Recombinant technology has however been used to target the formation of vaccines for HPIV-1, -2 and -3 and has taken the form of several live-attenuated intranasal vaccines. Two vaccines in particular were found to be immunogenic and well tolerated against HPIV-3 in phase I trials. HPIV-1 and -2 vaccine candidates remain less advanced.

Vaccine techniques which have been used against HPIVs are not limited to intranasal forms, but also viruses attenuated by cold passage, host range attenuation, chimeric construct vaccines and also introducing mutations with the help of reverse genetics to achieve attenuation.

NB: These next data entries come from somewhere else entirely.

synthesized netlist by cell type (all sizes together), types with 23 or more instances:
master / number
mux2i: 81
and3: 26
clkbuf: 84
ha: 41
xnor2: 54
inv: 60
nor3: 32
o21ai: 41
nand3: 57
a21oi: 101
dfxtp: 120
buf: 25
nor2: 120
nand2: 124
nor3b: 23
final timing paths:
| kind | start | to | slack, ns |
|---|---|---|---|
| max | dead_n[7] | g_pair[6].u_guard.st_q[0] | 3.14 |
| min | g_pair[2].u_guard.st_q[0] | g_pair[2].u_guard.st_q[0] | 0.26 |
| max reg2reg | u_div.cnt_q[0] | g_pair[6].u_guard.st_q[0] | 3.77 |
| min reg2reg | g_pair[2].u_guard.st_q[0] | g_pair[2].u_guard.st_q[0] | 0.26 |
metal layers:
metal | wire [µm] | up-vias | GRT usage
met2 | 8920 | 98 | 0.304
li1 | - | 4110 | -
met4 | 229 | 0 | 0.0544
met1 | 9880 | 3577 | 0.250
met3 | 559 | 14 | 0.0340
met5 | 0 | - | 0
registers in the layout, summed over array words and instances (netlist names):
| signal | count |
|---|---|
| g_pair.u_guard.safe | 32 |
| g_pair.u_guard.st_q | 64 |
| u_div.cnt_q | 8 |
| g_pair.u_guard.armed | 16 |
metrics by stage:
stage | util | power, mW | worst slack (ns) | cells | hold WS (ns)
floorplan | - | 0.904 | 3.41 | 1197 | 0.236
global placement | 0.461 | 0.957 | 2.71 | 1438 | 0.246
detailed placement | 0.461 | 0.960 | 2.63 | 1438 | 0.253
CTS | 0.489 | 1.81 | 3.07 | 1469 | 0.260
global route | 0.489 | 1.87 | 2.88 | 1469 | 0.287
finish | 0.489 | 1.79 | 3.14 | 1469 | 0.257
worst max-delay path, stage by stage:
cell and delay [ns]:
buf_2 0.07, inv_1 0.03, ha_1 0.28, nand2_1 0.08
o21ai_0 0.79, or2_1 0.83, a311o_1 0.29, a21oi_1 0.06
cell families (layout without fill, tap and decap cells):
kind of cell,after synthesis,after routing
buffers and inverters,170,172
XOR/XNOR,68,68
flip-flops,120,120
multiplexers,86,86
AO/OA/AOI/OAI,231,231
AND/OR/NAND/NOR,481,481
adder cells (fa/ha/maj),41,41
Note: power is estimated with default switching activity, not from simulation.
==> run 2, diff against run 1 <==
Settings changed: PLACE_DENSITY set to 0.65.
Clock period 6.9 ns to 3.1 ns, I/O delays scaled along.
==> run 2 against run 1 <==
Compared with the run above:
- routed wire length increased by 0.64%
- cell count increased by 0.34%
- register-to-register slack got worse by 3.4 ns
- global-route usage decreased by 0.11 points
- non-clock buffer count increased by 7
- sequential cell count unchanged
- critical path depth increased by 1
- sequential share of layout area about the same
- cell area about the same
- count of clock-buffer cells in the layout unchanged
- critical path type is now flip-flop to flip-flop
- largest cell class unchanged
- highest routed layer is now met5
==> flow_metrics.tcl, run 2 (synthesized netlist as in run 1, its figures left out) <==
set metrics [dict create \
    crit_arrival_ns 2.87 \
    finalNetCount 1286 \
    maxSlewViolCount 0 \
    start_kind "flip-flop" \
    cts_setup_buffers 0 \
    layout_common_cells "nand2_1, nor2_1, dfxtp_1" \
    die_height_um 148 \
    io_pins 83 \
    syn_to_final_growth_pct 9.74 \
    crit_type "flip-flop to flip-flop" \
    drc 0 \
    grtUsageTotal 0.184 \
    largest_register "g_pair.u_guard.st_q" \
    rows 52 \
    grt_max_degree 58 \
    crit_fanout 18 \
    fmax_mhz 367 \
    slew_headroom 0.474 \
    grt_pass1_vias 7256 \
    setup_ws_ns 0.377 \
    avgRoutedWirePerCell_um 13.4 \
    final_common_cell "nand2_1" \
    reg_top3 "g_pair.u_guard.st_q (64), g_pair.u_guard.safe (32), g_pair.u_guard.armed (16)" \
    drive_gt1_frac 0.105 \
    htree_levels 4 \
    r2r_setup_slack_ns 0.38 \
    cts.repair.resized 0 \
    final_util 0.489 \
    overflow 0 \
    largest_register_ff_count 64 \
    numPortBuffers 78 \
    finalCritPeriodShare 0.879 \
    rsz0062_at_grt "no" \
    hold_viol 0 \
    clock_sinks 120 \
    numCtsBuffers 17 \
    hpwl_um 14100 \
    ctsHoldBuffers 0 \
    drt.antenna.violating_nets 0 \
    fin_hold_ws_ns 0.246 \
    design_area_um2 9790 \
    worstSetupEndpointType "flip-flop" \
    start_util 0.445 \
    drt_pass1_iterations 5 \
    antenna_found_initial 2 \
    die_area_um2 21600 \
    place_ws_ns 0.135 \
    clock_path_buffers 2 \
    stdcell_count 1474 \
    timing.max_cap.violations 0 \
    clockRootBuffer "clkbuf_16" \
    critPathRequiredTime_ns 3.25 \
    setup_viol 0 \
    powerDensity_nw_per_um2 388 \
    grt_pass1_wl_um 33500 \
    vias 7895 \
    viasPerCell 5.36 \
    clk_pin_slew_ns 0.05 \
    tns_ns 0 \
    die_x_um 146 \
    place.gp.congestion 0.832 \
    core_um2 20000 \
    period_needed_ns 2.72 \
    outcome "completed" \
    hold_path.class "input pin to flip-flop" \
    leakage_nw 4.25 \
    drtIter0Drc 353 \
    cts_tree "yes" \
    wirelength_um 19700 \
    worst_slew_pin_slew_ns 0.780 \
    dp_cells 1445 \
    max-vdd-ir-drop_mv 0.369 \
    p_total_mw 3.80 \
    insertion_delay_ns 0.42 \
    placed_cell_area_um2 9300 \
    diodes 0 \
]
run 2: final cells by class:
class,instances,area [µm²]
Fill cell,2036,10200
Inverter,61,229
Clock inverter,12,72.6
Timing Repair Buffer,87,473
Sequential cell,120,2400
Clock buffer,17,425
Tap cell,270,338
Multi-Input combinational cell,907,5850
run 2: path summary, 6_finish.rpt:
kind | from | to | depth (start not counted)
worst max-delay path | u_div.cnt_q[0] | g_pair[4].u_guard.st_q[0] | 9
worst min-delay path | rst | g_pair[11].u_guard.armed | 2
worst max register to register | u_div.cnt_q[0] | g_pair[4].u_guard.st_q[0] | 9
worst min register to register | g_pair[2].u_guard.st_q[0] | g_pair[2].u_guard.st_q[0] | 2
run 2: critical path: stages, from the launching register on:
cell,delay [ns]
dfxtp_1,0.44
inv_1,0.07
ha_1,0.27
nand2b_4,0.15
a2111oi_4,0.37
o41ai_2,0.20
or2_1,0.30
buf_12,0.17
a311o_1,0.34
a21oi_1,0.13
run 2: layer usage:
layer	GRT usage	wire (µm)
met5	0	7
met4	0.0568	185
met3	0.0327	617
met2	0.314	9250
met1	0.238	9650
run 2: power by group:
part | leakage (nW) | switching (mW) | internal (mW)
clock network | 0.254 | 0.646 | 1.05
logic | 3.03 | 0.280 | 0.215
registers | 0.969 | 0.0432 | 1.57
--- src/rtl/sram_port_pkg.sv ---
package sram_port_pkg;

    typedef enum logic [2:0] {
        ST_IDLE,
        ST_WR_PULSE,
        ST_WR_RECOV,
        ST_RD_ACCESS,
        ST_RD_TURN
    } seq_state_e;

    // nanoseconds to clock cycles, rounded up
    function automatic int unsigned ns_to_cyc(input int unsigned ns, input int unsigned clk_ns);
        return (ns + clk_ns - 1) / clk_ns;
    endfunction

    function automatic int unsigned max2(input int unsigned a, input int unsigned b);
        return (a > b) ? a : b;
    endfunction

endpackage

--- src/rtl/sram_wait_timer.sv ---
module sram_wait_timer #(
    parameter int CNT_W = 3
) (
    input  logic             clk,
    input  logic             rst_n,
    input  logic             load,
    input  logic [CNT_W-1:0] load_val,
    output logic             zero
);

    logic [CNT_W-1:0] cnt_d, cnt_q;

    always_comb begin
        cnt_d = cnt_q;
        if (load) begin
            cnt_d = load_val;
        end else if (cnt_q != '0) begin
            cnt_d = cnt_q - 1'b1;
        end
    end

    always_ff @(posedge clk or negedge rst_n) begin
        if (!rst_n) begin
            cnt_q <= '0;
        end else begin
            cnt_q <= cnt_d;
        end
    end

    assign zero = (cnt_q == '0);

endmodule

--- src/rtl/sram_read_capture.sv ---
module sram_read_capture #(
    parameter int DATA_W = 8
) (
    input  logic              clk,
    input  logic              rst_n,
    input  logic              capture,
    input  logic [DATA_W-1:0] dq_in,
    output logic [DATA_W-1:0] rd_data,
    output logic              rd_valid
);

    typedef struct packed {
        logic [DATA_W-1:0] data;
        logic              valid;
    } cap_t;

    cap_t cap_d, cap_q;

    always_comb begin
        cap_d       = cap_q;
        cap_d.valid = capture;
        if (capture) begin
            cap_d.data = dq_in;
        end
    end

    always_ff @(posedge clk or negedge rst_n) begin
        if (!rst_n) begin
            cap_q <= '0;
        end else begin
            cap_q <= cap_d;
        end
    end

    assign rd_data  = cap_q.data;
    assign rd_valid = cap_q.valid;

    AST_RDV_PULSE: assert property (@(posedge clk) disable iff (!rst_n)
        rd_valid |=> !rd_valid);

endmodule

--- src/rtl/sram_port_ctrl.sv ---
module sram_port_ctrl
    import sram_port_pkg::*;
#(
    parameter int ADDR_W = 18,
    parameter int DATA_W = 8,
    parameter int CLK_NS = 10,
    parameter int T_WC   = 55,  // write cycle
    parameter int T_WP   = 45,  // strobe width
    parameter int T_AW   = 50,  // address valid to strobe end
    parameter int T_DW   = 25,  // data setup to strobe end
    parameter int T_RC   = 55,  // read cycle
    parameter int T_AA   = 55,  // address access
    parameter int T_OE   = 30,  // output enable access
    parameter int T_HZ   = 20   // output float
) (
    input  logic              clk,
    input  logic              rst_n,
    input  logic              req_valid,
    output logic              req_ready,
    input  logic              req_write,
    input  logic [ADDR_W-1:0] req_addr,
    input  logic [DATA_W-1:0] req_wdata,
    output logic              rd_valid,
    output logic [DATA_W-1:0] rd_data,
    output logic [ADDR_W-1:0] mem_addr,
    output logic              mem_sel_n,
    output logic              mem_sel,
    output logic              mem_we_n,
    output logic              mem_oe_n,
    output logic [DATA_W-1:0] mem_dq_out,
    output logic              mem_dq_oe,
    input  logic [DATA_W-1:0] mem_dq_in
);

    localparam int unsigned WP_CYC  = max2(1, max2(ns_to_cyc(T_WP, CLK_NS),
                                      max2(ns_to_cyc(T_AW, CLK_NS), ns_to_cyc(T_DW, CLK_NS))));
    localparam int unsigned WC_CYC  = ns_to_cyc(T_WC, CLK_NS);
    localparam int unsigned REC_CYC = (WC_CYC > WP_CYC) ? (WC_CYC - WP_CYC) : 0;
    localparam int unsigned RA_CYC  = max2(1, max2(ns_to_cyc(T_RC, CLK_NS),
                                      max2(ns_to_cyc(T_AA, CLK_NS), ns_to_cyc(T_OE, CLK_NS))));
    localparam int unsigned HZ_CYC  = ns_to_cyc(T_HZ, CLK_NS);
    localparam int unsigned MAX_LD  = max2(max2(WP_CYC, RA_CYC), max2(REC_CYC, HZ_CYC));
    localparam int          CNT_W   = $clog2(MAX_LD + 1);

    typedef struct packed {
        seq_state_e        state;
        logic [ADDR_W-1:0] addr;
        logic [DATA_W-1:0] wdata;
        logic              sel_n;
        logic              sel;
        logic              we_n;
        logic              oe_n;
        logic              dq_oe;
    } ctl_t;

    localparam ctl_t CTL_IDLE = '{
        state: ST_IDLE, addr: '0, wdata: '0,
        sel_n: 1'b1, sel: 1'b0, we_n: 1'b1, oe_n: 1'b1, dq_oe: 1'b0
    };

    ctl_t             ctl_d, ctl_q;
    logic             tmr_load;
    logic [CNT_W-1:0] tmr_val;
    logic             tmr_zero;
    logic             cap_en;

    always_comb begin
        ctl_d    = ctl_q;
        tmr_load = 1'b0;
        tmr_val  = '0;
        cap_en   = 1'b0;
        unique case (ctl_q.state)
            ST_IDLE: begin
                if (req_valid) begin
                    ctl_d.addr  = req_addr;
                    ctl_d.sel_n = 1'b0;
                    ctl_d.sel   = 1'b1;
                    tmr_load    = 1'b1;
                    if (req_write) begin
                        // strobe falls with the select: memory never drives
                        ctl_d.state = ST_WR_PULSE;
                        ctl_d.wdata = req_wdata;
                        ctl_d.we_n  = 1'b0;
                        ctl_d.dq_oe = 1'b1;
                        tmr_val     = CNT_W'(WP_CYC - 1);
                    end else begin
                        ctl_d.state = ST_RD_ACCESS;
                        ctl_d.oe_n  = 1'b0;
                        tmr_val     = CNT_W'(RA_CYC - 1);
                    end
                end
            end
            ST_WR_PULSE: begin
                if (tmr_zero) begin
                    ctl_d.sel_n = 1'b1;
                    ctl_d.sel   = 1'b0;
                    ctl_d.we_n  = 1'b1;
                    ctl_d.dq_oe = 1'b0;
                    if (REC_CYC > 0) begin
                        ctl_d.state = ST_WR_RECOV;
                        tmr_load    = 1'b1;
                        tmr_val     = CNT_W'(REC_CYC - 1);
                    end else begin
                        ctl_d.state = ST_IDLE;
                    end
                end
            end
            ST_WR_RECOV: begin
                if (tmr_zero) begin
                    ctl_d.state = ST_IDLE;
                end
            end
            ST_RD_ACCESS: begin
                if (tmr_zero) begin
                    cap_en      = 1'b1;
                    ctl_d.sel_n = 1'b1;
                    ctl_d.sel   = 1'b0;
                    ctl_d.oe_n  = 1'b1;
                    if (HZ_CYC > 0) begin
                        ctl_d.state = ST_RD_TURN;
                        tmr_load    = 1'b1;
                        tmr_val     = CNT_W'(HZ_CYC - 1);
                    end else begin
                        ctl_d.state = ST_IDLE;
                    end
                end
            end
            ST_RD_TURN: begin
                if (tmr_zero) begin
                    ctl_d.state = ST_IDLE;
                end
            end
            default: ctl_d = CTL_IDLE;
        endcase
    end

    always_ff @(posedge clk or negedge rst_n) begin
        if (!rst_n) begin
            ctl_q <= CTL_IDLE;
        end else begin
            ctl_q <= ctl_d;
        end
    end

    sram_wait_timer #(
        .CNT_W (CNT_W)
    ) u_timer (
        .clk      (clk),
        .rst_n    (rst_n),
        .load     (tmr_load),
        .load_val (tmr_val),
        .zero     (tmr_zero)
    );

    sram_read_capture #(
        .DATA_W (DATA_W)
    ) u_capture (
        .clk      (clk),
        .rst_n    (rst_n),
        .capture  (cap_en),
        .dq_in    (mem_dq_in),
        .rd_data  (rd_data),
        .rd_valid (rd_valid)
    );

    assign req_ready  = (ctl_q.state == ST_IDLE);
    assign mem_addr   = ctl_q.addr;
    assign mem_sel_n  = ctl_q.sel_n;
    assign mem_sel    = ctl_q.sel;
    assign mem_we_n   = ctl_q.we_n;
    assign mem_oe_n   = ctl_q.oe_n;
    assign mem_dq_out = ctl_q.wdata;
    assign mem_dq_oe  = ctl_q.dq_oe;

    AST_IDLE_PINS: assert property (@(posedge clk) disable iff (!rst_n)
        req_ready |-> (mem_sel_n && !mem_sel && mem_we_n && mem_oe_n && !mem_dq_oe && !rd_valid));

    AST_SEL_PAIR: assert property (@(posedge clk) disable iff (!rst_n)
        mem_sel_n != mem_sel);

    AST_STROBE_DRIVES: assert property (@(posedge clk) disable iff (!rst_n)
        !mem_we_n |-> (mem_dq_oe && !mem_sel_n && mem_oe_n));

    AST_ADDR_HOLD: assert property (@(posedge clk) disable iff (!rst_n)
        (!mem_sel_n && $past(!mem_sel_n)) |-> $stable(mem_addr));

    AST_NO_CONTENTION: assert property (@(posedge clk) disable iff (!rst_n)
        !(mem_dq_oe && !mem_oe_n));

    AST_READ_STROBE_HIGH: assert property (@(posedge clk) disable iff (!rst_n)
        !mem_oe_n |-> (mem_we_n && !mem_sel_n));

endmodule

Maternal antibodies may offer some degree of protection against HPIVs during the early stages of life via the colostrum in breast milk.

== Medication ==

Ribavirin is one medication which has shown good potential for the treatment of HPIV-3 given recent in-vitro tests (in-vivo tests show mixed results). Ribavirin is a broad-spectrum antiviral, and as of 2012, was being administered to those who are severely immuno-compromised, despite the lack of conclusive evidence for its benefit. Protein inhibitors and novel forms of medication have also been proposed to relieve the symptoms of infection.

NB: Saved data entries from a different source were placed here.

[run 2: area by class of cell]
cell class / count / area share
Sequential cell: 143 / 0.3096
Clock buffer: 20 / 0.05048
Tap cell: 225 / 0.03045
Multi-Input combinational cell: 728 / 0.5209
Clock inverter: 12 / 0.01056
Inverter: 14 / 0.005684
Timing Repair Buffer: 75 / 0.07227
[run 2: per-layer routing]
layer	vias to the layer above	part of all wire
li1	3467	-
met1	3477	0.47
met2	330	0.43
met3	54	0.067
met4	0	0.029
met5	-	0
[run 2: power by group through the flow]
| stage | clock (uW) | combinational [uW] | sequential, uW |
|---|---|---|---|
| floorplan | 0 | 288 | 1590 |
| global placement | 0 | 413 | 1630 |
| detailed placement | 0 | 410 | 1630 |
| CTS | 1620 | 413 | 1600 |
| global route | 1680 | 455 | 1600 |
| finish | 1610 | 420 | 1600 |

Furthermore, antibiotics may be used if a secondary bacterial infection develops. Corticosteroid treatment and nebulizers are also a first line choice against croup if breathing difficulties ensue.

== Interactions with the environment ==
Parainfluenza viruses last only a few hours in the environment and are inactivated by soap and water. Furthermore, the virus can also be easily destroyed using common hygiene techniques and detergents, disinfectants and antiseptics.

Environmental factors which are important for HPIV survival are pH, humidity, temperature and the medium within which the virus is found. The optimal pH is around the physiologic pH values (7.4 to 8.0), whilst at high temperatures (above 37 °C) and low humidity, infectivity reduces.

The majority of transmission has been linked to close contact, especially in nosocomial infections. Chronic care facilities and doctors' surgeries are also known to be transmission 'hotspots' with transmission occurring via aerosols, large droplets and also fomites (contaminated surfaces).

The exact infectious dose remains unknown, but evidence exists that the infectious dose for hPIV1 is small (80 TCID50 of hPIV1)

==Economic burden==
In economically disadvantaged regions of the world, HPIV infection can be measured in terms of mortality. In the developed world where mortality remains rare, the economic costs of the infection can be estimated. Estimates from the US are suggestive of a cost (based on extrapolation) in the region of $200 million per annum.

==Differences between influenza and parainfluenza==
Influenza viruses belong to the Orthomyxoviridae family; Parainfluenza viruses (HPIVs) belong to the Paramyxoviridae family. Influenza typically causes more severe illness than parainfluenza. While both can cause upper respiratory symptoms, influenza is more likely to result in high fever, body aches, and fatigue. Parainfluenza often produces milder, cold-like symptoms such as runny nose, cough, and low-grade fever. Influenza has a distinct seasonal pattern, with outbreaks occurring mainly in winter months. Parainfluenza viruses circulate year-round, with each type having its own seasonal patterns. The viruses have a tendency towards different complications: influenza is more likely to cause severe pneumonia in high-risk groups; parainfluenza is more likely to cause croup in children. Influenza has effective vaccines available and can be treated with antiviral medications like neuraminidase inhibitors. There are currently no vaccines or specific antiviral treatments for parainfluenza viruses. Parainfluenza tends to infect young children, with most children being infected by age 5. Influenza can affect all ages.